§ **Exercise prompt**
Check every line below for the string "typedef". Copy the ones that have it.

+ + + + + + +

<file path="config.mk">
export PLATFORM = sky130hd
export DESIGN_NAME = mc_maindec
export DESIGN_NICKNAME = d
export VERILOG_FILES = /design/src/rtl/mc_pkg.sv /design/src/rtl/mc_waitcnt.sv /design/src/rtl/mc_maindec.sv
export SDC_FILE = /design/constraint.sdc
export NUM_CORES = 1
export LEC_CHECK = 0
export CORE_MARGIN = 5
export CORE_UTILIZATION = 54
export DETAILED_ROUTE_END_ITERATION = 10
export PLACE_DENSITY_LB_ADDON = 0.25
export SETUP_SLACK_MARGIN = 0.4
export SLEW_MARGIN = 20
export SYNTH_ARGS = -nofsm -noshare
export SYNTH_HDL_FRONTEND = slang
export SYNTH_HIERARCHICAL = 1
export SYNTH_SLANG_ARGS = --single-unit
</file>
<file path="constraint.sdc">
create_clock -name clk -period 4.45 [get_ports clk]
set_input_delay 0.445 -clock clk [delete_from_list [all_inputs] [get_ports clk]]
set_output_delay 0.445 -clock clk [all_outputs]
set_load 0.05 [all_outputs]
</file>
<file path="src/rtl/mc_pkg.sv">
// Shared state, opcode and aluop definitions for the multicycle main decoder.
// Build option MC_MAINDEC_IMMLOGIC_EN routes andi/ori/slti through the immediate path.
package mc_pkg;

  typedef enum logic [3:0] {
    FETCH, DECODE, MEMADR, MEMRD, MEMWB, MEMWR, RTEX,
    ALUWB, BEQ, IMMEX, IMMWB, JMP, TRAP, BERR
  } state_t;

  localparam logic [5:0] OP_RTYPE = 6'b000000;
  localparam logic [5:0] OP_LW    = 6'b100011;
  localparam logic [5:0] OP_SW    = 6'b101011;
  localparam logic [5:0] OP_BEQ   = 6'b000100;
  localparam logic [5:0] OP_ADDI  = 6'b001000;
  localparam logic [5:0] OP_J     = 6'b000010;
  localparam logic [5:0] OP_ANDI  = 6'b001100;
  localparam logic [5:0] OP_ORI   = 6'b001101;
  localparam logic [5:0] OP_SLTI  = 6'b001010;

  localparam logic [2:0] ALUOP_ADD   = 3'b000;
  localparam logic [2:0] ALUOP_SUB   = 3'b001;
  localparam logic [2:0] ALUOP_FUNCT = 3'b010;
  localparam logic [2:0] ALUOP_AND   = 3'b011;
  localparam logic [2:0] ALUOP_OR    = 3'b100;
  localparam logic [2:0] ALUOP_SLT   = 3'b101;

  typedef struct packed {
    logic       memReq;
    logic       memWrite;
    logic       pcWrite;
    logic       regWrite;
    logic       iord;
    logic       memToReg;
    logic       regDst;
    logic       aluSrcA;
    logic       branch;
    logic [1:0] aluSrcB;
    logic [1:0] pcSrc;
    logic [2:0] aluOp;
    logic       illegal;
    logic       busErr;
  } ctrl_t;

  function automatic logic [2:0] immAluOp(input logic [5:0] op6);
    case (op6)
      OP_ANDI: return ALUOP_AND;
      OP_ORI:  return ALUOP_OR;
      OP_SLTI: return ALUOP_SLT;
      default: return ALUOP_ADD;
    endcase
  endfunction

  // Strobes that depend on the state alone; FETCH completion strobes are added by the top.
  function automatic ctrl_t stateCtrl(input state_t s, input logic [5:0] op6);
    ctrl_t c;
    c = '0;
    case (s)
      FETCH:  c.memReq = 1'b1;
      DECODE: c.aluSrcB = 2'b11;
      MEMADR: begin c.aluSrcA = 1'b1; c.aluSrcB = 2'b10; end
      MEMRD:  begin c.memReq = 1'b1; c.iord = 1'b1; end
      MEMWR:  begin c.memReq = 1'b1; c.iord = 1'b1; c.memWrite = 1'b1; end
      MEMWB:  begin c.regWrite = 1'b1; c.memToReg = 1'b1; end
      RTEX:   begin c.aluSrcA = 1'b1; c.aluOp = ALUOP_FUNCT; end
      ALUWB:  begin c.regDst = 1'b1; c.regWrite = 1'b1; end
      BEQ:    begin c.aluSrcA = 1'b1; c.branch = 1'b1; c.pcSrc = 2'b01; c.aluOp = ALUOP_SUB; end
      IMMEX:  begin c.aluSrcA = 1'b1; c.aluSrcB = 2'b10; c.aluOp = immAluOp(op6); end
      IMMWB:  c.regWrite = 1'b1;
      JMP:    begin c.pcWrite = 1'b1; c.pcSrc = 2'b10; end
      TRAP:   c.illegal = 1'b1;
      BERR:   c.busErr = 1'b1;
      default: ;
    endcase
    return c;
  endfunction

endpackage

</file>
<file path="src/rtl/mc_waitcnt.sv">
// Memory wait counter: counts consecutive not-ready cycles of one access and
// flags expiry once TMO waits have elapsed and the access is still not ready.
module mc_waitcnt #(
  parameter int TMO = 15
) (
  input  logic clk,
  input  logic reset,
  input  logic wait_i,
  output logic expired_o
);

  localparam int CW = $clog2(TMO + 1);

  logic [CW-1:0] cnt_q, cnt_d;
  logic          atLimit;

  assign atLimit   = (cnt_q == CW'(TMO));
  assign expired_o = wait_i && atLimit;

  // Any cycle that is not a wait (ready, or outside a memory state) restarts the count.
  always_comb begin
    cnt_d = cnt_q;
    if (!wait_i) begin
      cnt_d = '0;
    end else if (!atLimit) begin
      cnt_d = cnt_q + 1'b1;
    end
  end

  always_ff @(posedge clk) begin
    if (reset) begin
      cnt_q <= '0;
    end else begin
      cnt_q <= cnt_d;
    end
  end

endmodule

</file>
<file path="src/rtl/mc_maindec.sv">
// Multicycle MIPS-style main decoder FSM with memory timeout and illegal-opcode traps.
// Build option MC_MAINDEC_IMMLOGIC_EN adds andi/ori/slti to the immediate path.
module mc_maindec
  import mc_pkg::*;
#(
  parameter int OPW    = 6,
  parameter int ALUOPW = 3,
  parameter int TMO    = 15
) (
  input  logic              clk,
  input  logic              reset,
  input  logic [OPW-1:0]    op,
  input  logic              mem_ready,
  output logic              mem_req,
  output logic              memwrite,
  output logic              pcwrite,
  output logic              irwrite,
  output logic              regwrite,
  output logic              iord,
  output logic              memtoreg,
  output logic              regdst,
  output logic              alusrca,
  output logic              branch,
  output logic [1:0]        alusrcb,
  output logic [1:0]        pcsrc,
  output logic [ALUOPW-1:0] aluop,
  output logic              illegal,
  output logic              bus_err
);

  state_t     state_q, state_d;
  ctrl_t      ctrl_q;
  logic [5:0] op6;
  logic       opUpperOk;
  logic       memState;
  logic       waitCycle;
  logic       expired;
  logic       fetchGo;

  assign op6 = op[5:0];

  if (OPW > 6) begin : gUpper
    assign opUpperOk = ~|op[OPW-1:6];
  end else begin : gNoUpper
    assign opUpperOk = 1'b1;
  end

  assign memState  = (state_q == FETCH) || (state_q == MEMRD) || (state_q == MEMWR);
  assign waitCycle = memState && !mem_ready;
  assign fetchGo   = (state_q == FETCH) && mem_ready;

  mc_waitcnt #(.TMO(TMO)) uWait (
    .clk      (clk),
    .reset    (reset),
    .wait_i   (waitCycle),
    .expired_o(expired)
  );

  // Completion is tested before expiry so a ready on the last allowed cycle wins.
  always_comb begin
    state_d = state_q;
    case (state_q)
      FETCH: begin
        if (mem_ready)    state_d = DECODE;
        else if (expired) state_d = BERR;
      end
      DECODE: begin
        if (!opUpperOk) begin
          state_d = TRAP;
        end else begin
          case (op6)
            OP_LW, OP_SW: state_d = MEMADR;
            OP_RTYPE:     state_d = RTEX;
            OP_BEQ:       state_d = BEQ;
            OP_ADDI:      state_d = IMMEX;
            OP_J:         state_d = JMP;
`ifdef MC_MAINDEC_IMMLOGIC_EN
            OP_ANDI, OP_ORI, OP_SLTI: state_d = IMMEX;
`endif
            default:      state_d = TRAP;
          endcase
        end
      end
      MEMADR: state_d = (op6 == OP_LW) ? MEMRD : MEMWR;
      MEMRD: begin
        if (mem_ready)    state_d = MEMWB;
        else if (expired) state_d = BERR;
      end
      MEMWR: begin
        if (mem_ready)    state_d = FETCH;
        else if (expired) state_d = BERR;
      end
      RTEX:    state_d = ALUWB;
      IMMEX:   state_d = IMMWB;
      default: state_d = FETCH;
    endcase
  end

  always_ff @(posedge clk) begin
    if (reset) begin
      state_q <= FETCH;
      ctrl_q  <= stateCtrl(FETCH, op6);
    end else begin
      state_q <= state_d;
      ctrl_q  <= stateCtrl(state_d, op6);
    end
  end

  // Reset forces every output low regardless of the state being left.
  always_comb begin
    mem_req  = 1'b0;
    memwrite = 1'b0;
    pcwrite  = 1'b0;
    irwrite  = 1'b0;
    regwrite = 1'b0;
    iord     = 1'b0;
    memtoreg = 1'b0;
    regdst   = 1'b0;
    alusrca  = 1'b0;
    branch   = 1'b0;
    alusrcb  = 2'b00;
    pcsrc    = 2'b00;
    aluop    = '0;
    illegal  = 1'b0;
    bus_err  = 1'b0;
    if (!reset) begin
      mem_req  = ctrl_q.memReq;
      memwrite = ctrl_q.memWrite;
      pcwrite  = ctrl_q.pcWrite | fetchGo;
      irwrite  = fetchGo;
      regwrite = ctrl_q.regWrite;
      iord     = ctrl_q.iord;
      memtoreg = ctrl_q.memToReg;
      regdst   = ctrl_q.regDst;
      alusrca  = ctrl_q.aluSrcA;
      branch   = ctrl_q.branch;
      alusrcb  = fetchGo ? 2'b01 : ctrl_q.aluSrcB;
      pcsrc    = ctrl_q.pcSrc;
      aluop    = ALUOPW'(ctrl_q.aluOp);
      illegal  = ctrl_q.illegal;
      bus_err  = ctrl_q.busErr;
    end
  end

endmodule

</file>
==> impl_summary.log, run 1 <==
INFO  metric synth_area_leaders = sky130_fd_sc_hd__dfxtp_1 37%, sky130_fd_sc_hd__nor2b_1 7.3%, sky130_fd_sc_hd__nor2_1 4.4%
INFO  metric antenna_cells = 0
INFO  metric status = completed
INFO  metric whs_path_depth = 2
INFO  metric clk_path_buf_depth = 2
INFO  metric r2r-end = ctrl_q[17]
INFO  metric route.antenna.remaining_nets = 0
INFO  metric cp.buffers_inverters = 3
INFO  metric critical_path_class = in -> out
INFO  metric drt_iter0_drc = 29
INFO  metric floorplan.die.width = 60.37 µm
INFO  metric grt_antenna_before_repair = 0
INFO  metric ctsHoldBuffers = 0
INFO  metric final_layout_size_suffix_gt1_share = roughly an eighth
INFO  metric mappedNetlistArea = ~1400 µm²
INFO  metric num_vias = about 1,200
INFO  metric post_cts_resized = 0
INFO  metric max_cap_viol_count = 0
INFO  metric grt_usage = between 10% and 20%
INFO  metric die_h = slightly above 60 µm
INFO  metric worst-endpoint-arrival = ~2.7 ns
INFO  metric port_buffers = 27
INFO  metric cp_slowest_stage_delay = approximately 0.86 ns
INFO  metric hp-start = uWait/cnt_q[1]
INFO  metric filler_cell_count = 200
INFO  metric numClockSinks = 25
INFO  metric grt_max_degree = 27
INFO  metric routed_wl = 2866 µm
INFO  metric worstHoldPathType = reg -> reg
INFO  metric grt_pass1_wl = 4726 µm
INFO  metric synthArstFlopShare = 0%
INFO  metric num_io_pins = 28
INFO  metric design.die.area = about 3600 µm²
INFO  metric synth_sequential_area_ratio = a little over a third
INFO  metric multi_input_comb_area = a little under 800 µm²
INFO  metric crit_family = buffers and inverters
INFO  metric synth_largest_area_cell = sky130_fd_sc_hd__dfxtp_1
INFO  metric yosysWarnings = 6
INFO  metric yosys-top-cells-count = 25 x sky130_fd_sc_hd__dfxtp_1, 16 x sky130_fd_sc_hd__nor2_1, 16 x sky130_fd_sc_hd__nor2b_1
INFO  metric average_detailed_routed_wire_length_per_instance = approximately 14 µm
INFO  metric cpMaxStageDelayCell = sky130_fd_sc_hd__clkdlybuf4s50_1
INFO  metric post-route-period-util = between 60% and 70%
INFO  metric worst_setup_path_end_kind = primary output
INFO  metric gpl.final_weighted_congestion = 0.7931
INFO  metric cell_with_the_most_instances_after_synthesis = sky130_fd_sc_hd__dfxtp_1
INFO  metric worstReg2RegStart = state_q[2]
INFO  metric timing.fmax = 322.2 MHz
INFO  metric ordered_list_of_cells_on_the_worst_path = clkdlybuf4s50_1 -> buf_4 -> nor2b_1 -> clkdlybuf4s50_1
INFO  metric clock_root_buffer = sky130_fd_sc_hd__clkbuf_4
INFO  metric syn-num-nets = between 150 and 200
INFO  metric timing.critical_path.mode_cell = sky130_fd_sc_hd__clkdlybuf4s50_1
INFO  metric postCtsSetupBuffers = 0
INFO  metric timing.setup.tns = 0 ns
INFO  metric synth_enable_flop_cells = 0
INFO  metric cts-buffers-inserted = 3
INFO  metric synthToLayoutAreaGrowth = 20.27%
INFO  metric firstDrtPassIters = 4
INFO  metric drt-vias-per-instance = between 5 and 6
INFO  metric design.final.nets = ~190
INFO  metric synth_top_flop_cell = sky130_fd_sc_hd__dfxtp_1
INFO  metric synthDominantCellAreaShare = around 37%
INFO  metric setup_viol_count_final = 0
INFO  metric synthCells = between 150 and 200
INFO  metric place_inst = 204
INFO  metric max_slew_margin = between 40% and 50%
INFO  metric initial_utilization = 55.81%
INFO  metric timing_hold_violations_final = 0
INFO  metric yosys.cell_types.count = 51
INFO  metric final_cells = 208
INFO  metric std_cell_rows = 18
INFO  metric syn_area_per_cell = just under 9 µm²
INFO  metric timing.critical_path.required = 4.01 ns
INFO  metric ff_latch_area = 500.5 µm²
INFO  metric static-leakage-power = 0.6262 nW
INFO  metric slew_violations = 0
INFO  metric timing.final.crit_period = ~3.1 ns
INFO  metric detail_route.drc_violations = 0
INFO  metric via_count_of_the_first_global_routing_pass = ~1,100
INFO  metric clk-insertion-delay-late = about 0.32 ns
INFO  metric tritoncts_clock_tree = done
INFO  metric rr_worst_depth = 11
INFO  metric cts.reportedPaths.clkPinSlew = approximately 0.13 ns
INFO  metric cp-start-kind = input pin
INFO  metric postSynthRegisterBits = 25
INFO  metric coreArea = 2455 µm²
INFO  metric grt.overflow.total = 0
INFO  metric skew = 0.007794 ns
INFO  metric worst_max_slew_pin_slew = between 0.8 and 0.9 ns
INFO  metric number_of_levels_in_the_clock_h_tree = 1
INFO  metric grt_setup_unrepaired = false
INFO  metric worst_path_fanout_max = 26
INFO  metric dp_hpwl = approximately 2200 µm
INFO  metric timing.reg2reg.setup_slack = between 1 and 1.5 ns
INFO  metric timing.hold.worst_endpoint = uWait/cnt_q[1]
INFO  metric worst_ir_drop_vdd = around 0.27 mV
INFO  metric power_per_cell_area = 280.5 nW/µm²
-- metrics by stage --
| stage | setup WS [ns] | hold WS, ns | instance area [µm²] | utilization [%] | power, mW |
|---|---|---|---|---|---|
| 2_1_floorplan | 1.630 | 0.4868 | 1370 | - | 0.3363 |
| 3_3_place_gp | 1.385 | 0.5060 | 1620 | 66.00 | 0.3656 |
| 3_5_place_dp | 1.264 | 0.5406 | 1620 | 66.00 | 0.3696 |
| 4_1_cts | 1.337 | 0.5588 | 1648 | 67.13 | 0.4668 |
| 5_1_grt | 1.039 | 0.5869 | 1648 | 67.13 | 0.4874 |
| 6_report | 1.346 | 0.5558 | 1648 | 67.13 | 0.4622 |
-- kinds of logic (layout without fill, tap and decap cells) --
family / after synthesis / after routing / share of synthesized area [%]
other: 1 / 1 / 0.2737
multiplexers: 2 / 2 / 1.552
XOR/XNOR: 4 / 4 / 3.106
adder cells (fa/ha/maj): 1 / 1 / 0.9131
AND/OR/NAND/NOR: 82 / 82 / 35.07
buffers and inverters: 15 / 37 / 6.392
AO/OA/AOI/OAI: 26 / 26 / 16.16
flip-flops: 25 / 25 / 36.53
-- flip-flops by register name, summed over array words and instances, names as in the netlist --
signal       count
state_q          4
ctrl_q          17
uWait/cnt_q      4
-- worst register-to-register path: cells and delay by family, from the launching register on --
family                    cells  cell delay [ns]
and+or+nand+nor               4             1.17
AOI/OAI and AO/OA             3             0.54
buffers and inverters         1             0.08
DFF                           1             0.57
muxes                         1             0.30
xor gates and xnor gates      2             0.32
-- how the worst max path moves through the flow --
stage	start	to	cells past startpoint
2_1_floorplan	state_q[2]	ctrl_q[17]	13
3_5_place_dp	mem_ready	ctrl_q[17]	10
5_1_grt	state_q[2]	ctrl_q[14]	11
4_1_cts	reset	aluop[1]	4
6_report	reset	aluop[1]	4
3_3_place_gp	reset	alusrca	4
-- area by class of cell --
cell class | instances | area share [%]
clock buffers | 3 | 1.367
clock inverters | 1 | 0.3037
inverters | 4 | 0.9112
multi-input cells | 116 | 47.46
flip-flops and latches | 25 | 30.37
well taps | 30 | 2.278
repair buffers | 29 | 17.31
-- where the power goes --
part           internal (mW)  switching, mW
clock network         0.0336         0.0632
registers              0.234        0.00879
logic                 0.0468         0.0758
total                  0.314          0.148
-- cell usage in the layout, fill, tap and decap left out, drive strengths merged, types with 2 or more instances in the layout --
cell | Yosys | layout
inv | 4 | 4
nand2b | 3 | 3
xor2 | 2 | 2
clkbuf | 3 | 3
clkdlybuf4s50 | 0 | 27
xnor2 | 2 | 2
buf | 8 | 2
a221oi | 2 | 2
and3 | 3 | 3
dfxtp | 25 | 25
a31oi | 2 | 2
nor4 | 5 | 5
nor4bb | 2 | 2
nor4b | 4 | 4
o21ai | 5 | 5
nor3 | 8 | 8
a211oi | 5 | 5
nor2b | 16 | 16
nor2 | 16 | 16
a21oi | 4 | 4
nand3b | 4 | 4
nand2 | 13 | 13
and2 | 2 | 2
-- routing by layer --
layer	track usage [%]	routed length, µm
met1	20.29	1298
met2	28.70	1383
met3	5.106	171
met4	5.380	11
met5	0	0
(Power assumes the default switching activity.)
==> run 2, diff against run 1 <==
--- a/config.mk
+++ b/config.mk
@@ -6,7 +6,7 @@
 export NUM_CORES = 1
 export LEC_CHECK = 0
 export CORE_MARGIN = 5
-export CORE_UTILIZATION = 54
+export CORE_UTILIZATION = 45
 export DETAILED_ROUTE_END_ITERATION = 10
 export PLACE_DENSITY_LB_ADDON = 0.25
 export SETUP_SLACK_MARGIN = 0.4
==> constraint.sdc (replaced) <==
create_clock -name clk -period 2.67 [get_ports clk]
set_input_delay 0.267 -clock clk [delete_from_list [all_inputs] [get_ports clk]]
set_output_delay 0.267 -clock clk [all_outputs]
set_load 0.05 [all_outputs]
==> run 2 against run 1 <==
Compared with the run above:
- flip-flop and latch count unchanged
- core utilization increased by 7.2 points
- die area is 17% higher
- combinational power increased to 2.7 times the previous value
- sequential share of layout area fell by 7.5 points
- critical path depth is 11 higher
- global-route usage is 1.4 points higher
==> impl_summary.log, run 2 (synthesis results as in run 1) <==
INFO  metric static-leakage-power = 0.8651 nW (was 0.6262 nW)
INFO  metric port_buffers = 27 (unchanged)
INFO  metric worst_path_fanout_max = 5 (was 26)
INFO  metric grt_usage = 18.25% (was 16.84%)
INFO  metric power.switching = 0.2950 mW (was 0.1478 mW)
INFO  metric cell_internal_pwr = 0.6004 mW (was 0.3145 mW)
INFO  metric grt.overflow.total = 0 (unchanged)
INFO  metric max_slew_margin = 48.33% (was 41.84%)
INFO  metric detail_route.drc_violations = 0 (unchanged)
INFO  metric timing.fmax = 394.3 MHz
INFO  metric sequentialPowerShare = 44.6% (was 52.5%)
INFO  metric cts-buffers-inserted = 3 (unchanged)
INFO  metric num_vias = 1,330 (was 1,192)
INFO  metric die_h = 65.18 µm (was 60.37 µm)
INFO  metric grt_antenna_before_repair = 0 (unchanged)
INFO  metric cts.reportedPaths.clkPinSlew = 0.13 ns (about the same)
INFO  metric post_route_utilization = 74.29% (was 67.13%)
INFO  metric numClockSinks = 25 (unchanged)
INFO  metric grt_max_degree = 17 (was 27)
INFO  metric max_cap_viol_count = 0 (unchanged)
INFO  metric timing.final.crit_period = approximately 2.5 ns
INFO  metric holdWs = 0.5432 ns (was 0.5558 ns)
INFO  metric slew_violations = 0 (unchanged)
INFO  metric number_of_levels_in_the_clock_h_tree = 1 (unchanged)
INFO  metric dp_hpwl = 2444 µm (was 2165 µm)
INFO  metric num_io_pins = 28 (unchanged)
INFO  metric largest_registers = ctrl_q x17, state_q x4, uWait/cnt_q x4 (unchanged)
INFO  metric timing_hold_violations_final = 0 (unchanged)
INFO  metric place_inst = 215 (was 204)
INFO  metric timing.setup.tns = 0 ns (unchanged)
INFO  metric timing.critical_path.required = 2.89 ns (was 4.01 ns)
INFO  metric grt_setup_unrepaired = true (was false)
INFO  metric largest-register = ctrl_q (unchanged)
INFO  metric clk-insertion-delay-late = 0.31 ns (was 0.32 ns)
INFO  metric antenna_cells = 0 (unchanged)
INFO  metric swShare = 32.95% (was 31.97%)
INFO  metric setup_ws = 0.1341 ns (was 1.346 ns)
INFO  metric clock_root_buffer = sky130_fd_sc_hd__clkbuf_4 (unchanged)
INFO  metric post-route-period-util = between 90% and 100%
INFO  metric power_per_cell_area = 404.8 nW/µm² (was 280.5 nW/µm²)
INFO  metric design.final.nets = 214 (was 189)
INFO  metric status = completed (unchanged)
INFO  metric post-layout-total-power = 0.8954 mW (was 0.4622 mW)
INFO  metric initial_utilization = 46.01% (was 55.81%)
INFO  metric route.antenna.remaining_nets = 0 (unchanged)
INFO  metric worst_max_slew_pin_slew = 0.7646 ns (was 0.8697 ns)
INFO  metric synthToLayoutAreaGrowth = 61.46% (was 20.27%)
INFO  metric drt-vias-per-instance = 5.636 (was 5.731)
INFO  metric post_dp_cell_area = 1899 µm² (was 1620 µm²)
INFO  metric clk_path_buf_depth = 2 (unchanged)
INFO  metric via_count_of_the_first_global_routing_pass = 1,348 (was 1,098)
INFO  metric postLayoutCellArea = 2212 µm² (was 1648 µm²)
INFO  metric floorplan.die.width = 65.18 µm (was 60.37 µm)
INFO  metric worst-endpoint-arrival = 2.76 ns (was 2.66 ns)
INFO  metric worst_setup_path_end_kind = flip-flop (was primary output)
INFO  metric tritoncts_clock_tree = done (unchanged)
INFO  metric ctsHoldBuffers = 0 (unchanged)
INFO  metric p_clk_share = 18.5% (was 20.9%)
INFO  metric average_detailed_routed_wire_length_per_instance = 16.56 µm (was 13.78 µm)
INFO  metric worstHoldPathType = reg -> reg (unchanged)
INFO  metric largest_register_ff_count = 17 (unchanged)
INFO  metric dpl_worst_slack = 0.07777 ns (was 1.264 ns)
INFO  metric combinationalPowerShare = 36.9% (was 26.5%)
INFO  metric final_cells = 236 (was 208)
INFO  metric drt_iter0_drc = 92 (was 29)
INFO  metric firstDrtPassIters = 4 (unchanged)
INFO  metric std_cell_rows = 20 (was 18)
INFO  metric routed_wl = 3907 µm (was 2866 µm)
INFO  metric critical_path_class = reg -> reg (was in -> out)
INFO  metric final_layout_size_suffix_gt1_share = 44.83% (was 12.92%)
INFO  metric gpl.final_weighted_congestion = 0.8408 (was 0.7931)
INFO  metric worst_ir_drop_vdd = 0.3781 mV (was 0.2680 mV)
INFO  metric cp-start-kind = flip-flop (was input pin)
INFO  metric layout.cells.most_common_list = 25 x sky130_fd_sc_hd__buf_4, 23 x sky130_fd_sc_hd__dfxtp_1, 19 x sky130_fd_sc_hd__buf_12 (was 27 x sky130_fd_sc_hd__clkdlybuf4s50_1, 25 x sky130_fd_sc_hd__dfxtp_1, 16 x sky130_fd_sc_hd__nor2b_1, 16 x sky130_fd_sc_hd__nor2_1, 13 x sky130_fd_sc_hd__nand2_1)
INFO  metric grt_pass1_wl = 6023 µm (was 4726 µm)
INFO  metric setup_viol_count_final = 0 (unchanged)
INFO  metric skew = 0.01150 ns (was 0.007794 ns)
INFO  metric design.die.area = 4248 µm² (was 3645 µm²)
INFO  metric coreArea = 2978 µm² (was 2455 µm²)
INFO  metric layout_commonest_cell = sky130_fd_sc_hd__buf_4 (was sky130_fd_sc_hd__clkdlybuf4s50_1)
run 2: cell count changes in the layout (fill, tap and decap cells not counted), moves of 5 or more:
cell	previous run	this run
sky130_fd_sc_hd__buf_4	2	25
sky130_fd_sc_hd__nor3_1	7	2
sky130_fd_sc_hd__nand2_2	0	5
sky130_fd_sc_hd__buf_12	0	19
sky130_fd_sc_hd__clkdlybuf4s50_1	27	8
sky130_fd_sc_hd__nand2_1	13	8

+ + + + + + +

§ **Response below**
  typedef enum logic [3:0] {
  typedef struct packed {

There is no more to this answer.